Tropical forests are important drivers of the global carbon cycle, yet we are uncertain how rising temperature will affect tropical forest carbon balance. Previous research suggests that tropical species are currently operating at or near their thermal optimum temperatures and, due to the narrow temperature ranges, tropical plant species may be unable to physiologically acclimate to predicted shifts in temperature regimes. This research investigated plant physiological acclimation to experimental warming through two experiments, both conducted at the Tropical Response to Altered Experiment (TRACE) site in Puerto Rico. First, we investigated how tropical shrub photosynthesis and respiration responded to eight months of field-level understory warming using infrared heaters arranged in six 4-m diameter plots (three +4 °C heated and three control). We tested physiological thermal acclimation of two common understory shrub species, Psychotria brachiata and Piper glabrescens.
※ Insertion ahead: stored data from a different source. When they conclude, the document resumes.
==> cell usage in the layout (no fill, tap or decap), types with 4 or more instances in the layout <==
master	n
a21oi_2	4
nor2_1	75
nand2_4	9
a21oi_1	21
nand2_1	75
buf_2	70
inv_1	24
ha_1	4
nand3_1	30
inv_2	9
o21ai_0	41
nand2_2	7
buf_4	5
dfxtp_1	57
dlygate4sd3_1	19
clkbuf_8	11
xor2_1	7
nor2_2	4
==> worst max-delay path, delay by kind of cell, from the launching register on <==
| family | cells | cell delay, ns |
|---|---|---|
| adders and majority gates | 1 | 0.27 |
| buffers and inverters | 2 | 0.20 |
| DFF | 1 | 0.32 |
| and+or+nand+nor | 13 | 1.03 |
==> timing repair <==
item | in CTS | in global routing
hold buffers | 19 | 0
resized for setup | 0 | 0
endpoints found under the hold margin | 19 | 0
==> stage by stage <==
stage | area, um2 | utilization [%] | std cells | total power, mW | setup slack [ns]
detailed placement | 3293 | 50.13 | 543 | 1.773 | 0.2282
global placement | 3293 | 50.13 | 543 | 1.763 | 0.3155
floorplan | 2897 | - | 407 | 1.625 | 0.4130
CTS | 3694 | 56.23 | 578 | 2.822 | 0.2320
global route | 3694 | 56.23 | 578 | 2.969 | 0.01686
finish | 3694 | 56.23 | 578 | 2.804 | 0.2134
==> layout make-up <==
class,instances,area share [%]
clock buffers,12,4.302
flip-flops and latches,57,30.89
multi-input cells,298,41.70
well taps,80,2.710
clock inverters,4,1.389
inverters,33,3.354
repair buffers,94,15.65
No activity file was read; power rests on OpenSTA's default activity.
$ cat config.mk
export PLATFORM = sky130hd
export DESIGN_NAME = bus_write_issuer
export DESIGN_NICKNAME = d
export VERILOG_FILES = /design/src/rtl/bus_write_issuer.sv
export SDC_FILE = /design/constraint.sdc
export NUM_CORES = 1
export LEC_CHECK = 0
export CAP_MARGIN = 20
export CORE_ASPECT_RATIO = 1.75
export CORE_UTILIZATION = 34
export CTS_CLUSTER_SIZE = 40
export DETAILED_ROUTE_END_ITERATION = 7
export PLACE_DENSITY = 0.83
export SLEW_MARGIN = 20
export SYNTH_ARGS = -nofsm -noshare
export SYNTH_HDL_FRONTEND = slang
export SYNTH_SLANG_ARGS = --single-unit
$ cat constraint.sdc
create_clock -name clk -period 3.3 [get_ports clk]
set_input_delay 0.66 -clock clk [delete_from_list [all_inputs] [get_ports clk]]
set_output_delay 0.66 -clock clk [all_outputs]
set_load 0.005 [all_outputs]
===== src/rtl/trap_vector.sv =====
module trap_vector
  import trap_pkg::*;
#(
  parameter int unsigned      XLEN   = 32,
  parameter int unsigned      TT_W   = 8,
  parameter int unsigned      TT_LSB = 4,
  parameter logic [XLEN-1:0]  HI_VEC = 32'hFF00_0000,
  parameter logic [TT_W-1:0]  BRK_TT = 8'hFF
) (
  input  logic                            clk,
  input  logic                            rst_n,
  input  trap_act_e                       act,
  input  logic                            precise,
  input  logic [TT_W-1:0]                 offset,
  input  logic [XLEN-1:0]                 cur_pc,
  input  logic [XLEN-1:0]                 prev_pc,
  input  logic [XLEN-TT_LSB-TT_W-1:0]     tbr_base,
  input  logic                            hi_vec_sel,
  output logic [XLEN-1:0]                 save_q,
  output logic [XLEN-1:0]                 bpc_q,
  output logic [XLEN-1:0]                 tbr_q,
  output logic [XLEN-1:0]                 pc_q,
  output logic                            pcl_q
);

  logic [XLEN-1:0] trap_tbr, brk_tbr, rst_vec;
  logic [XLEN-1:0] save_d, bpc_d, tbr_d, pc_d;
  logic            pcl_d;
  logic            upd_en;

  generate
    if (TT_LSB > 0) begin : g_pad
      assign trap_tbr = {tbr_base, offset, {TT_LSB{1'b0}}};
      assign brk_tbr  = {tbr_base, BRK_TT, {TT_LSB{1'b0}}};
    end else begin : g_nopad
      assign trap_tbr = {tbr_base, offset};
      assign brk_tbr  = {tbr_base, BRK_TT};
    end
  endgenerate

  assign rst_vec = hi_vec_sel ? HI_VEC : '0;
  assign upd_en  = (act != ACT_NONE) || pcl_q;

  always_comb begin
    save_d = save_q;
    bpc_d  = bpc_q;
    tbr_d  = tbr_q;
    pc_d   = pc_q;
    pcl_d  = 1'b0;
    unique case (act)
      ACT_HRST: begin
        save_d = '0;
        bpc_d  = '0;
        tbr_d  = '0;
        pc_d   = rst_vec;
        pcl_d  = 1'b1;
      end
      ACT_SRST: begin
        pc_d  = rst_vec;
        pcl_d = 1'b1;
      end
      ACT_TRAP: begin
        save_d = precise ? prev_pc : cur_pc;
        tbr_d  = trap_tbr;
        pc_d   = trap_tbr;
        pcl_d  = 1'b1;
      end
      ACT_BREAK: begin
        bpc_d = cur_pc;
        tbr_d = brk_tbr;
        pc_d  = brk_tbr;
        pcl_d = 1'b1;
      end
      default: begin
      end
    endcase
  end

  always_ff @(posedge clk or negedge rst_n) begin
    if (!rst_n) begin
      save_q <= '0;
      bpc_q  <= '0;
      tbr_q  <= '0;
      pc_q   <= '0;
      pcl_q  <= 1'b0;
    end else if (upd_en) begin
      save_q <= save_d;
      bpc_q  <= bpc_d;
      tbr_q  <= tbr_d;
      pc_q   <= pc_d;
      pcl_q  <= pcl_d;
    end
  end

endmodule


===== src/rtl/trap_entry_seq.sv =====
module trap_entry_seq
  import trap_pkg::*;
#(
  parameter int unsigned     XLEN   = 32,
  parameter int unsigned     TT_W   = 8,
  parameter int unsigned     TT_LSB = 4,
  parameter logic [XLEN-1:0] HI_VEC = 32'hFF00_0000,
  parameter logic [TT_W-1:0] BRK_TT = 8'hFF,
  localparam int unsigned    BASE_W = XLEN - TT_LSB - TT_W
) (
  input  logic              clk,
  input  logic              rst_n,
  input  logic              req_valid,
  input  logic [1:0]        req_class,
  input  logic              req_precise,
  input  logic [TT_W-1:0]   req_offset,
  input  logic [XLEN-1:0]   cur_pc,
  input  logic [XLEN-1:0]   prev_pc,
  input  logic [BASE_W-1:0] tbr_base,
  input  logic              rst_hard,
  input  logic              rst_soft,
  input  logic              rst_hi_vec,
  input  logic              st_wr,
  input  logic              st_wr_super,
  input  logic              st_wr_tren,
  output logic              st_super,
  output logic              st_psuper,
  output logic              st_tren,
  output logic              dbg_flag,
  output logic              stopped,
  output logic              brk_super,
  output logic              brk_tren,
  output logic [XLEN-1:0]   save_pc,
  output logic [XLEN-1:0]   brk_pc,
  output logic [XLEN-1:0]   tbr_out,
  output logic [XLEN-1:0]   pc_out,
  output logic              pc_load
);

  trap_act_e act;

  trap_decide u_decide (
    .req_valid (req_valid),
    .req_class (trap_class_e'(req_class)),
    .tren      (st_tren),
    .stopped   (stopped),
    .rst_hard  (rst_hard),
    .rst_soft  (rst_soft),
    .st_wr     (st_wr),
    .act       (act)
  );

  trap_status u_status (
    .clk      (clk),
    .rst_n    (rst_n),
    .act      (act),
    .wr_super (st_wr_super),
    .wr_tren  (st_wr_tren),
    .super_q  (st_super),
    .psuper_q (st_psuper),
    .tren_q   (st_tren),
    .dbg_q    (dbg_flag),
    .stop_q   (stopped),
    .bsuper_q (brk_super),
    .btren_q  (brk_tren)
  );

  trap_vector #(
    .XLEN   (XLEN),
    .TT_W   (TT_W),
    .TT_LSB (TT_LSB),
    .HI_VEC (HI_VEC),
    .BRK_TT (BRK_TT)
  ) u_vector (
    .clk        (clk),
    .rst_n      (rst_n),
    .act        (act),
    .precise    (req_precise),
    .offset     (req_offset),
    .cur_pc     (cur_pc),
    .prev_pc    (prev_pc),
    .tbr_base   (tbr_base),
    .hi_vec_sel (rst_hi_vec),
    .save_q     (save_pc),
    .bpc_q      (brk_pc),
    .tbr_q      (tbr_out),
    .pc_q       (pc_out),
    .pcl_q      (pc_load)
  );

endmodule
We then investigated acclimation of two mature canopy tree species, Gaurea guidonia and Ocotea sintensis, to four weeks of leaf-level within-canopy warming, at 1.8, 9.1, 11.0, 12.8, 14.6, 15.8, 18.2, and 20.1meters height. We tested for thermal acclimation in both the understory and canopy foliage by comparing the instantaneous photosynthetic and respiratory response to temperature between the heated and control plants or leaves.
Results/Conclusions
After three months of understory field-level warming, P. brachiata showed evidence of only photosynthetic acclimation, while P. glabrescens only showed evidence of respiratory acclimation. After eight months of understory warming, we found no evidence of either photosynthetic or respiratory acclimation. Instead, we found evidence of photosynthetic decline in both of our study species. We also found no evidence of photosynthetic acclimation in our canopy warming study. We did find evidence of respiratory acclimation in one of our study species, through a decreased leaf sensitivity to temperature (Q10) in the heated leaves. This Q10 respiration response was primarily driven by acclimation in the understory heated leaves, as the difference in heated and control leaf Q10 declined as canopy height increased. In conclusion, we found no evidence of long-term acclimation to 8 months of field-scale understory warming; instead, we found evidence of photosynthetic decline. We found some evidence of respiratory acclimation to one month of leaf-level warming within the canopy; however, acclimation primarily occurred in the forest understory. Much of tropical forest carbon is cycled in the upper canopy; therefore, lack of acclimation in the upper canopy could have negative implications for tropical ecosystem carbon balance.